Only those lines in the data below from the line containing "vias at 1135" through the line containing "removal | rx_meta$_SDFF_PP1_", both included, should be restated word for word.
#### DATA UNDER STUDY ####
## config.mk

```make
export PLATFORM = sky130hd
export DESIGN_NAME = uart_rx_sipo
export DESIGN_NICKNAME = d
export VERILOG_FILES = /design/src/rtl/uart_rx_sipo.sv
export SDC_FILE = /design/constraint.sdc
export NUM_CORES = 1
export LEC_CHECK = 0
export CAP_MARGIN = 20
export CORE_MARGIN = 2
export CORE_UTILIZATION = 58
export DETAILED_ROUTE_END_ITERATION = 6
export GPL_ROUTABILITY_DRIVEN = 1
export PLACE_DENSITY_LB_ADDON = 0.12
export REMOVE_ABC_BUFFERS = 1
export SLEW_MARGIN = 20
export SYNTH_ARGS = -nofsm -noshare
export SYNTH_HDL_FRONTEND = slang
export SYNTH_SLANG_ARGS = --single-unit
```

## constraint.sdc

```tcl
create_clock -name reg_clk -period 3.4 [get_ports reg_clk]
set_clock_uncertainty 0.1 [all_clocks]
set_input_delay 0.68 -clock reg_clk [delete_from_list [all_inputs] [get_ports reg_clk]]
set_output_delay 0.68 -clock reg_clk [all_outputs]
set_load 0.05 [all_outputs]
```

## src/rtl/uart_rx_sipo.sv

```systemverilog
// Serial-in/parallel-out UART receiver: start, 8 data bits LSB first, optional parity, stop.
// Bits are sampled mid-period using an oversampling tick from the baud generator.
module uart_rx_sipo #(
  parameter int OVERSAMPLE = 16,
  parameter int PARITY_EN  = 1,
  parameter int PARITY_ODD = 0
) (
  input  logic       reg_clk,
  input  logic       reg_rst,
  input  logic       sample_tick,
  input  logic       serial_in,
  output logic [7:0] p_data_out,
  output logic       data_valid,
  output logic       parity_err,
  output logic       frame_err,
  output logic       busy
);

  localparam int TW = $clog2(OVERSAMPLE);
  localparam logic [TW-1:0] TICK_LAST = TW'(OVERSAMPLE - 1);
  localparam logic [TW-1:0] TICK_HALF = TW'(OVERSAMPLE / 2 - 1);
  localparam bit HAS_PARITY = (PARITY_EN != 0);
  localparam logic ODD_BIT = (PARITY_ODD != 0);

  typedef enum logic [2:0] {
    IDLE,
    START,
    DATA,
    PARITY,
    STOP,
    BREAK
  } state_t;

  state_t        state;
  logic          rx_meta;
  logic          rx_s;
  logic [TW-1:0] tick_cnt;
  logic [2:0]    bit_cnt;
  logic [7:0]    shift_reg;
  logic          perr_q;

  // Two-flop synchronizer; resets to the idle (high) line level
  always_ff @(posedge reg_clk) begin
    if (reg_rst) begin
      rx_meta <= 1'b1;
      rx_s    <= 1'b1;
    end else begin
      rx_meta <= serial_in;
      rx_s    <= rx_meta;
    end
  end

  assign busy = (state != IDLE);

  always_ff @(posedge reg_clk) begin
    if (reg_rst) begin
      state      <= IDLE;
      tick_cnt   <= '0;
      bit_cnt    <= '0;
      shift_reg  <= '0;
      perr_q     <= 1'b0;
      p_data_out <= '0;
      data_valid <= 1'b0;
      parity_err <= 1'b0;
      frame_err  <= 1'b0;
    end else begin
      data_valid <= 1'b0;
      case (state)
        IDLE: begin
          if (sample_tick && !rx_s) begin
            state    <= START;
            tick_cnt <= '0;
          end
        end
        // A start bit that is high again at its midpoint was only a glitch
        START: begin
          if (sample_tick) begin
            if (tick_cnt == TICK_HALF) begin
              tick_cnt <= '0;
              if (!rx_s) begin
                state   <= DATA;
                bit_cnt <= '0;
              end else begin
                state <= IDLE;
              end
            end else begin
              tick_cnt <= tick_cnt + 1'b1;
            end
          end
        end
        DATA: begin
          if (sample_tick) begin
            if (tick_cnt == TICK_LAST) begin
              shift_reg <= {rx_s, shift_reg[7:1]};
              tick_cnt  <= '0;
              bit_cnt   <= bit_cnt + 1'b1;
              if (bit_cnt == 3'd7) begin
                state <= HAS_PARITY ? PARITY : STOP;
              end
            end else begin
              tick_cnt <= tick_cnt + 1'b1;
            end
          end
        end
        PARITY: begin
          if (sample_tick) begin
            if (tick_cnt == TICK_LAST) begin
              perr_q   <= (^shift_reg) ^ rx_s ^ ODD_BIT;
              tick_cnt <= '0;
              state    <= STOP;
            end else begin
              tick_cnt <= tick_cnt + 1'b1;
            end
          end
        end
        // A low stop bit parks in BREAK so a held-low line reports only once
        STOP: begin
          if (sample_tick) begin
            if (tick_cnt == TICK_LAST) begin
              p_data_out <= shift_reg;
              parity_err <= HAS_PARITY ? perr_q : 1'b0;
              frame_err  <= ~rx_s;
              data_valid <= 1'b1;
              tick_cnt   <= '0;
              state      <= rx_s ? IDLE : BREAK;
            end else begin
              tick_cnt <= tick_cnt + 1'b1;
            end
          end
        end
        BREAK: begin
          if (rx_s) begin
            state <= IDLE;
          end
        end
        default: state <= IDLE;
      endcase
    end
  end

endmodule

```

==> After elaboration in Yosys (flattened, before gate mapping) <==
Index checks and enable logic that the tools add are counted.
{ "totals": {"register_bits": 32, "mem_bits_ro": 0, "word_cells": 80, "latch_bits": 0, "ramBits": 0, "memories": 0, "inputBits": 4} }
{ "op_classes": {"add_sub_neg": 2, "n_reduce_logical": 15, "n_lt_le_gt_ge": 0, "eq_ne": 21, "n_div": 0, "n_shift": 0, "n_bitwise": 4, "mux": 27, "multipliers": 0} }
{ "ops": {"columns": ["op", "n"], "rows": [
  ["3-bit two-way mux", 17],
  ["2-bit inequality test, second input constant", 12],
  ["4-bit two-way mux", 5],
  ["3-bit case mux with 6 select lines", 1],
  ["4-bit case mux with 3 select lines", 1],
  ["11-bit AND reduction", 1],
  ["3-bit equality test, second input constant", 3],
  ["3-bit AND reduction", 3],
  ["8-bit parity", 1],
  ["3-bit by 2-bit equality test with 1-bit output, second input constant", 2],
  ["3-bit case mux with 2 select lines", 1],
  ["6-bit AND reduction", 1],
  ["3-bit nonzero test", 2],
  ["3-bit OR reduction", 2],
  ["4-bit by 1-bit adder with 4-bit output, second input constant", 1],
  ["4-bit by 3-bit equality test with 1-bit output, second input constant", 1],
  ["4-bit equality test, second input constant", 1],
  ["4-bit AND reduction", 1],
  ["3-bit by 1-bit adder with 3-bit output, second input constant", 1],
  ["3-bit by 1-bit equality test with 1-bit output, second input constant", 1],
  ["3-bit logical NOT", 1],
  ["1-bit inverter", 3],
  ["2-bit two-way mux", 1],
  ["2-bit by 1-bit inequality test with 1-bit output, second input constant", 1],
  ["5 further kinds", 5]
]} }

==> Depth between registers and ports, before layout <==
Gate-level depths: netlist (run 1).
{ "logic_depth": {"word_depth": 5, "ltp_mapped": 7, "ltp_nobuf": 6} }

==> Worst setup path before layout (run 1) <==
OpenSTA, ideal clock, no wires.
{ "synth_timing": {"kind": "register to register", "start": "reg state[0]", "end": "reg tick_cnt[2]", "path_slack_ps": 1459, "stages_incl_launch_ff": 6, "arrival_ps": 1709, "t_required_ps": 3168, "cell_sequence": "dfxtp_1 or3_1 o211ai_1 nor3b_1 o211ai_1 a21oi_1"} }
{ "synth_via": {"elab_chain_cells": 4, "elab_cells_between_ends": 12, "cone_classes": "7 x eq/ne; 1 x mux; 4 x reduce/logical"} }
{ "synth_rtl": {"columns": ["item", "line_no", "rtl"], "rows": [
  ["from (decl)", "34", "state_t state;"],
  ["from (signal assigned)", "98", "state <= HAS_PARITY ? PARITY : STOP;"],
  ["from (signal assigned)", "125", "state <= rx_s ? IDLE : BREAK;"],
  ["3-bit equality test / 3-bit by 2-bit equality test with 1-bit output (equally long branches)", "68", "case (state)"],
  ["3-bit OR reduction (no line)", null, null],
  ["2-bit by 1-bit inequality test with 1-bit output (no line) / 3-bit nonzero test (equally long branches)", null, null],
  ["4-bit AND reduction (no line)", null, null],
  ["to (signal assigned)", "87", "tick_cnt <= tick_cnt + 1'b1;"],
  ["to (signal assigned)", "101", "tick_cnt <= tick_cnt + 1'b1;"],
  ["to (signal assigned)", "112", "tick_cnt <= tick_cnt + 1'b1;"],
  ["to (decl)", "37", "logic [TW-1:0] tick_cnt;"]
]} }
Several ways; a longest one is shown, not always the timed one.
A chain may end at the register's enable or synchronous reset.

==> Worst setup path in the final report (run 1) <==
{ "layout_timing": {"start": "reg state[0]", "end": "out busy"} }
{ "layout_via": {"elab_chain_cells": 1} }
{ "layout_rtl": {"columns": ["item", "line_no", "rtl"], "rows": [
  ["3-bit nonzero test", "53", "assign busy = (state != IDLE);"],
  ["to (decl)", "16", "output logic busy"]
]} }
No other way between the ends.

==> impl_results.md, run 1 <==
* Outcome: complete, no violations
* Worst min-delay path class: reg -> reg
* First-pass GRT wire length at 4550 um
* Met1 WL at 1230 um
* CTS tree: yes
* Slew HR at 44.1%
* Hold Vio Cnt, Final at 0
* Worst skew pair latency at 330 ps
* Antenna violations before repair at 0
* Hold_buf cts at 0
* #FFs+latches synth at 32
* Post-route ant nets at 0
* Gpl congestion at 0.797
* Initial Utilization at 59.9%
* Most frequent cells in the layout: dfxtp_1 (32), nor2_1 (28), mux2i_1 (18)
* Sequential share of the synthesized area at 44.4%
* Pleak at 0.689 nW
* Worst stage delay on the critical path at 820 ps
* CP Max Fanout at 14
* Synth-to-Final Area Change at 17.4%
* Endpoint class of the critical path: output pin
* Met2 routed WL at 1290 um
* Worst hold slack at 332 ps
* CP startpoint kind: flop
* Clock Root Buffer: clkbuf_4
* WL met3 at 122 um
* Syn. warnings at 0
* Core Rows at 18
* # Post-CTS Setup Buffers at 0
* DRC errors left at 0
* Most common cell after layout, fill and taps aside: dfxtp_1
* RSZ-0062 raised after global routing: false
* Required @ worst endpoint at 2620 ps
* PortBufs at 15
* CTS H-tree depth at 2
* Critical Setup Path Class: reg -> out
* Fmax at 0.359 GHz
* Actual slew at the worst max-slew pin at 837 ps
* Drt pass-1 iters at 7
* DR top layer: met4
* DR WL/cell at 13.6 um
* Crit-path leading delay family: buffers and inverters
* Max-Cap Viols at 0
* Routed WL at 2680 um
* Die width at 53.9 um
* Max-slew violation count at 0
* GRT overflow at 0
* Tot GR Track Use at 22.6%
* Nets@finish at 174
* Core area at 2410 um^2
* Final TNS setup at 0 ps
* CP bufs+invs at 1
* Initial DRC count at 18
* Power per cell area at 434 nW/um^2
* Pin count of the biggest net entering global routing at 26
* Area contributors post-synth: dfxtp_1 (44%), mux2i_1 (12%), nor2_1 (7.3%)
* Synth top area share at 44.4%
* Final cell count without fillers at 198
* Vias in the first global route at 1042
* Period utilisation layout at 81.9%
* Crit-path slowest cell: clkdlybuf4s50_1
* Inst Count DP at 190
* Gate count after technology mapping at 152
* Critical path cell sequence: or3_1 -> clkdlybuf4s50_1
* Number of library cell types mapped by synthesis at 40
* Longest Clk Path Bufs at 2
* Synth area leader: dfxtp_1
* Die Y at 53.9 um
* Num CTS Buffers at 5
* Clk pin slew, worst setup/hold paths at 100 ps
* # IOs at 16
* Die Area at 2900 um^2
* CTS Sinks at 32
* # fillers at 179
* Netlist Area Pre-Place at 1440 um^2
* Min cycle time layout at 2780 ps
* Post-CTS Resized at 0
* DR vias/cell at 5.73
* Final Setup Violations at 0
* DR vias at 1135
* DP Wirelength at 1880 um
* Ant. Diodes at 0
* Arrival time at the worst endpoint at 2000 ps
* VDD IR max at 0.430 mV
* Syn avg cell area at 9.50 um^2
* Layout cells sized above 1 at 8.33%
-- power breakdown --
part	internal [mW]	total (mW)	switching, mW
clock network	0.195	0.323	0.128
registers	0.377	0.381	0.00454
logic	0.0119	0.0317	0.0198
total	0.584	0.736	0.152
-- path summary, 6_finish.rpt --
| path | startpoint | endpoint | slack [ps] | depth (start not counted) |
|---|---|---|---|---|
| setup / recovery | state[0]$_SDFFE_PP0P_ | busy | 620 | 2 |
| hold / removal | rx_meta$_SDFF_PP1_ | rx_s$_SDFF_PP1_ | 330 | 1 |
| setup reg to reg | state[0]$_SDFFE_PP0P_ | perr_q$_SDFFE_PP0P_ | 1190 | 5 |
| hold reg to reg | rx_meta$_SDFF_PP1_ | rx_s$_SDFF_PP1_ | 330 | 1 |
-- final cells by class --
| type | count | area [um^2] | share of cell area [%] |
|---|---|---|---|
| inverter | 2 | 7.51 | 0.443 |
| multi-input combinational | 109 | 749 | 44.2 |
| timing repair buffer | 17 | 165 | 9.74 |
| clock inverter | 1 | 30.0 | 1.77 |
| sequential | 32 | 641 | 37.8 |
| tap | 30 | 37.5 | 2.21 |
| clock buffer | 7 | 65.1 | 3.84 |
-- worst register-to-register path, cell delays in order, from the launching register on --
cell and delay [ps]:
dfxtp_1 610, o21ai_2 170, nor2b_1 190, a311o_1 390
or4_1 520, a21oi_1 150
-- synth_stat cells (all sizes together) --
cell type and instances:
a2111oi 1, clkbuf 4, or2 3, mux2i 18, xor2 2, a22oi 2
dfxtp 32, or3 2, nor3 2, or3b 1, a311o 1, o21ai 4
o2111ai 1, o211ai 2, nand3b 2, nor2 28, a211oi 1, nor4 1
nor4b 1, nor3b 1, and4 1, a21oi 9, a311oi 1, or4b 1
buf 5, or4 1, nand4 4, xnor2 4, and3 2, inv 2
nor2b 2, a31oi 1, o31ai 3, nand2 3, ha 3, xnor3 1
-- stage by stage --
stage / setup slack [ps] / area, um^2 / utilization (%) / total power [mW]
detailed placement: 844 / 1600 / 66.4 / 0.421
CTS: 602 / 1700 / 70.4 / 0.745
finish: 616 / 1700 / 70.4 / 0.736
global placement: 904 / 1600 / 66.4 / 0.420
floorplan: 1310 / 1400 / - / 0.406
global route: 503 / 1700 / 70.4 / 0.766
-- cell families after synthesis --
kind of cell,count (synthesis),share of synthesized area [%]
muxes,18,12.5
xor gates and xnor gates,7,5.20
AOI/OAI and AO/OA,26,12.2
buffers and inverters,11,3.73
and+or+nand+nor,55,19.4
DFF,32,44.4
adders and majority gates,3,2.60
-- metal layers --
metal  global-route usage, %  up-vias
met5                       0        -
met3                    8.33        6
li1                        -      574
met2                    38.6       22
met1                    25.2      533
met4                    8.97        0
No activity file was read; power rests on OpenSTA's default activity.
==> run 2, diff against run 1 <==
- CORE_UTILIZATION: 58 -> 49
- clock period: 3.4 -> 2.43 ns (I/O delays scaled with it)
==> impl_results.md, run 2 (synthesis gave the netlist of run 1 again) <==
* Critical Setup Path Class: reg -> reg (was reg -> out)
* CTS tree: yes (unchanged)
* PortBufs at 15 (unchanged)
* Final Setup Violations at 0 (unchanged)
* Pleak at 0.727 nW (was 0.689 nW)
* Initial DRC count at 47 (was 18)
* GRT overflow at 0 (unchanged)
* Place WS at 189 ps (was 844 ps)
* Initial Utilization at 51.9% (was 59.9%)
* # fillers at 241 (was 179)
* Core Rows at 19 (was 18)
* RSZ-0062 raised after global routing: false (unchanged)
* Period utilisation layout at 86.1%
* Antenna violations before repair at 0 (unchanged)
* Critical path cell sequence: ha_1 -> nand3b_1 -> a211oi_2 -> nor2_1 -> or4_1 -> a21oi_1 (was or3_1 -> clkdlybuf4s50_1)
* Worst skew pair latency at 330 ps (about the same)
* Die Y at 58.3 um (was 53.9 um)
* Gpl congestion at 0.855 (was 0.797)
* Drt pass-1 iters at 4 (was 7)
* CTS Sinks at 32 (unchanged)
* Arrival time at the worst endpoint at 2250 ps (was 2000 ps)
* Sequential Power Share at 54.4% (was 51.8%)
* Clk pin slew, worst setup/hold paths at 90 ps (was 100 ps)
* First-pass GRT wire length at 4890 um (was 4550 um)
* Hold Vio Cnt, Final at 0 (unchanged)
* # Post-CTS Setup Buffers at 0 (unchanged)
* CP startpoint kind: flop (unchanged)
* Die width at 58.3 um (was 53.9 um)
* DR vias at 1129 (was 1135)
* DRC errors left at 0 (unchanged)
* Cell Area, Placed at 1650 um^2 (was 1600 um^2)
* Slew HR at 64.7% (was 44.1%)
* Ant. Diodes at 0 (unchanged)
* Most common cell after layout, fill and taps aside: dfxtp_1 (unchanged)
* Power per cell area at 562 nW/um^2 (was 434 nW/um^2)
* Longest Clk Path Bufs at 2 (unchanged)
* CP Max Fanout at 6 (was 14)
* Tot GR Track Use at 19.0% (was 22.6%)
* Final WS setup at 338 ps (was 616 ps)
* Switching Fraction at 21.5% (was 20.7%)
* Post-route ant nets at 0 (unchanged)
* DR vias/cell at 5.53 (was 5.73)
* Final Cell Area at 1730 um^2 (was 1700 um^2)
* Die Area at 3400 um^2 (was 2900 um^2)
* VDD IR max at 0.476 mV (was 0.430 mV)
* Final TNS setup at 0 ps (unchanged)
* DP Wirelength at 1850 um (was 1880 um)
* Core area at 2780 um^2 (was 2410 um^2)
* Most frequent cells in the layout: dfxtp_1 (32), nor2_1 (28), mux2i_1 (18) (unchanged)
* DR WL/cell at 13.0 um (was 13.6 um)
* Min cycle time layout at 2090 ps
* Num CTS Buffers at 5 (unchanged)
* Clock Root Buffer: clkbuf_4 (unchanged)
* Vias in the first global route at 1083 (was 1042)
* Outcome: complete, no violations (unchanged)
* Total power at 973 uW (was 736 uW)
* # IOs at 16 (unchanged)
* Pint at 764 uW (was 584 uW)
* Routed WL at 2660 um (was 2680 um)
* Max-Cap Viols at 0 (unchanged)
* Clk pwr share at 40.1% (was 43.9%)
* Fmax at 0.478 GHz
* Max-slew violation count at 0 (unchanged)
* Required @ worst endpoint at 2590 ps (was 2620 ps)
* Layout cells sized above 1 at 10.4% (was 8.33%)
* Actual slew at the worst max-slew pin at 516 ps (was 837 ps)
* Pin count of the biggest net entering global routing at 21 (was 26)
* Crit-path slowest cell: or4_1 (was clkdlybuf4s50_1)
* Worst min-delay path class: reg -> reg (unchanged)
* Synth-to-Final Area Change at 19.8% (was 17.4%)
* CTS H-tree depth at 2 (unchanged)
* Nets@finish at 179 (was 174)
* Worst stage delay on the critical path at 560 ps (was 820 ps)
* Endpoint class of the critical path: flop (was output pin)
* Part of the power in combinational logic at 5.5% (was 4.3%)
* Sw Pwr at 209 uW (was 152 uW)
## run 2: cell types whose count changed in the layout (fill, tap and decap cells not counted)
cell and delta:
clkbuf_1 +1, clkinv_2 +1, dlymetal6s2s_1 +1, buf_4 +4, buf_12 +1, clkbuf_8 -2, clkdlybuf4s50_1 -1
## run 2: power groups by stage
stage	registers, mW	clock network (mW)	logic, mW
5_1_grt	0.530	0.427	0.0594
2_1_floorplan	0.544	0	0.0240
4_1_cts	0.530	0.404	0.0537
3_5_place_dp	0.542	0	0.0534
6_report	0.529	0.390	0.0535
3_3_place_gp	0.542	0	0.0526
## run 2: layout make-up
cell class	count	area, um^2	area share (%)
Multi-Input combinational cell	109	749	43.3
Sequential cell	32	641	37.0
Timing Repair Buffer	22	218	12.6
Clock buffer	6	41.3	2.39
Tap cell	31	38.8	2.24
Clock inverter	2	35.0	2.02
Inverter	2	7.51	0.434
## run 2: what timing repair did
action | CTS | global route
gates resized for setup | 0 | 1
setup endpoints to repair | 0 | 1
hold buffers | 0 | 0
## run 2: final timing paths
check                                 from             endpoint  slack [ps]  cells after the start
setup / recovery  tick_cnt[0]$_SDFFE_PP0P_  perr_q$_SDFFE_PP0P_         340                      6
hold / removal          rx_meta$_SDFF_PP1_      rx_s$_SDFF_PP1_         330                      1
setup reg to reg  tick_cnt[0]$_SDFFE_PP0P_  perr_q$_SDFFE_PP0P_         340                      6
hold reg to reg         rx_meta$_SDFF_PP1_      rx_s$_SDFF_PP1_         330                      1
## run 2: layer usage
layer | track usage (%) | wire, um | up-vias
li1 | - | - | 584
met1 | 24.6 | 1330 | 511
met2 | 28.3 | 1180 | 25
met3 | 6.70 | 100 | 9
met4 | 8.97 | 57 | 0
met5 | 0 | 0 | -
## run 2: critical path, delay by kind of cell (launching register included)
kind / cells / cell delay (ps)
AO/OA/AOI/OAI: 2 / 480
adder cells (fa/ha/maj): 1 / 240
flip-flops: 1 / 380
AND/OR/NAND/NOR: 3 / 830
## run 2: stage by stage
step	hold slack [ps]	cells	utilization [%]
finish	328	204	62.2
detailed placement	305	196	59.4
floorplan	289	143	-
global placement	296	196	59.4
CTS	329	204	62.1
global route	350	204	62.2
===== config.mk =====
export PLATFORM = sky130hd
export DESIGN_NAME = myip_adc_tap_mc_flat
export DESIGN_NICKNAME = d
export VERILOG_FILES = /design/src/rtl/myip_adc_tap_mc_if.sv /design/src/rtl/myip_adc_tap_mc.sv /design/src/flat_wrapper.sv
export SDC_FILE = /design/constraint.sdc
export NUM_CORES = 1
export LEC_CHECK = 0
export ABC_AREA = 1
export ABC_CLOCK_PERIOD_IN_PS = 11900
export BUFFER_PORTS_ARGS = -buffer_cell sky130_fd_sc_hd__buf_2
export CORE_AREA = 2 2 120 209
export DETAILED_ROUTE_END_ITERATION = 7
export DIE_AREA = 0 0 122 211
export GPL_TIMING_DRIVEN = 0
export PLACE_DENSITY = 0.92
export SYNTH_ARGS = -nofsm -noshare
export SYNTH_HDL_FRONTEND = slang
export SYNTH_SLANG_ARGS = --single-unit
export TNS_END_PERCENT = 30

===== constraint.sdc =====
create_clock -name ACLK -period 11.9 [get_ports ACLK]
set_input_delay 2.38 -clock ACLK [delete_from_list [all_inputs] [get_ports ACLK]]
set_output_delay 2.38 -clock ACLK [all_outputs]
set_load 0.05 [all_outputs]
####
— TASK OUTPUT —
* DR vias at 1135
* DP Wirelength at 1880 um
* Ant. Diodes at 0
* Arrival time at the worst endpoint at 2000 ps
* VDD IR max at 0.430 mV
* Syn avg cell area at 9.50 um^2
* Layout cells sized above 1 at 8.33%
-- power breakdown --
part	internal [mW]	total (mW)	switching, mW
clock network	0.195	0.323	0.128
registers	0.377	0.381	0.00454
logic	0.0119	0.0317	0.0198
total	0.584	0.736	0.152
-- path summary, 6_finish.rpt --
| path | startpoint | endpoint | slack [ps] | depth (start not counted) |
|---|---|---|---|---|
| setup / recovery | state[0]$_SDFFE_PP0P_ | busy | 620 | 2 |
| hold / removal | rx_meta$_SDFF_PP1_ | rx_s$_SDFF_PP1_ | 330 | 1 |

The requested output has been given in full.